Robust Edge Detection and GPU-Based Smoothing for Extracting Surface Primitives from Range Images
The University of Tokyo
Computer-Aided Design and Applications, Volume 8, Number 4, Pages 603-616, 2011
@article{ikeda2011robust,
title={Robust Edge Detection and GPU-Based Smoothing for Extracting Surface Primitives from Range Images},
author={Ikeda, K. and Matsunuma, C. and Masuda, H.},
year={2011}
}
It is important to construct 3D virtual models of man-made fields in which people work and live. Recent mid-range and long-range laser scanners can be used to acquire 3D shapes of cities, buildings, factories, heavy goods, transportation infrastructure, and so on. However, they tend to produce outliers and very noisy points near silhouettes and sharp edges of objects. This problem makes it difficult to reconstruct bounded faces. In addition, since enormous volumes of point-clouds are captured from a broad range of scenes, efficient processing methods are required.
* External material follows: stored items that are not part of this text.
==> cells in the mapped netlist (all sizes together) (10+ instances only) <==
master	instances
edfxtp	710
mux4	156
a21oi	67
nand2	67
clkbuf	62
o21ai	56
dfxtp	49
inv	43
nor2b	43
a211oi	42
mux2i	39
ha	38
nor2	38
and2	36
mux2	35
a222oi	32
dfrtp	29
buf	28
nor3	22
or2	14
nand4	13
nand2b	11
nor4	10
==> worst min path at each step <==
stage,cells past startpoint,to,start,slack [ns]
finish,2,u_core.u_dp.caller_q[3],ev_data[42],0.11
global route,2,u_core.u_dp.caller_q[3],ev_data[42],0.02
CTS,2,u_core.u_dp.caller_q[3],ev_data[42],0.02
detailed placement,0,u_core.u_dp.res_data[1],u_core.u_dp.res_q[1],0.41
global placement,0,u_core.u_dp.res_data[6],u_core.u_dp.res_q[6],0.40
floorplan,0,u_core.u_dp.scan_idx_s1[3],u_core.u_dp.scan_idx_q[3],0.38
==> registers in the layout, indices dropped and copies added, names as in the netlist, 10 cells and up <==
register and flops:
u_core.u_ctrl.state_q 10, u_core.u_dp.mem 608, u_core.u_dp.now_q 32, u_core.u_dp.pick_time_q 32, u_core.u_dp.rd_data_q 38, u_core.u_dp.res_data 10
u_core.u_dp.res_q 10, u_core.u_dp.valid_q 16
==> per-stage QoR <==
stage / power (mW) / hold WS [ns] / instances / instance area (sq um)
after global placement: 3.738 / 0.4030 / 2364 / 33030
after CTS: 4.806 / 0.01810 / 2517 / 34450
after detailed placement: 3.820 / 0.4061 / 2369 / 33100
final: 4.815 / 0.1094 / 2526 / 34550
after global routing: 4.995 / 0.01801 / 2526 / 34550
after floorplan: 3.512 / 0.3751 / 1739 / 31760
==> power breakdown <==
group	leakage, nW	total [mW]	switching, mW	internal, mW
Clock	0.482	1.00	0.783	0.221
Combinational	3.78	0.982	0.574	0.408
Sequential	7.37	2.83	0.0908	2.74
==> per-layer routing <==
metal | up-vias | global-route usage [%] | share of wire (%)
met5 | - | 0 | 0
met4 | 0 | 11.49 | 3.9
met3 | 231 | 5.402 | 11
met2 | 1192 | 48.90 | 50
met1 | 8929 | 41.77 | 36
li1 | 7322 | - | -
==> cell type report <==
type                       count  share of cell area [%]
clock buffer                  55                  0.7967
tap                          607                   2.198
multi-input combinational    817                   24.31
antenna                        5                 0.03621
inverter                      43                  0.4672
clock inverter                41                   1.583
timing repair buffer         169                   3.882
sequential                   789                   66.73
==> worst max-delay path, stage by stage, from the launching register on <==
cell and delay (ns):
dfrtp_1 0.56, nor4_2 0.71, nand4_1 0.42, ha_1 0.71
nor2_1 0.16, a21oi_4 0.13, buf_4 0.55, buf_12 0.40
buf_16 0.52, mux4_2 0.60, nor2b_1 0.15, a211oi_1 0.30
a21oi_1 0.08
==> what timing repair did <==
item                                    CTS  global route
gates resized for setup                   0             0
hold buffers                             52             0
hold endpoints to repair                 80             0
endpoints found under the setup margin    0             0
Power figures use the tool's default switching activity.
In this paper, we propose a robust edge detection method and an efficient GPU-based smoothing method for reconstructing primitive surfaces. We first calculate straight edge lines and silhouette lines from raw scanned data, and then eliminate noises and outliers by our GPU-based smoothing method for calculating surface equations. Then primitive surfaces are extracted using sharp edges, silhouette lines and surface equations. Our method is useful to robustly extract surface primitives from practical noisy point-clouds.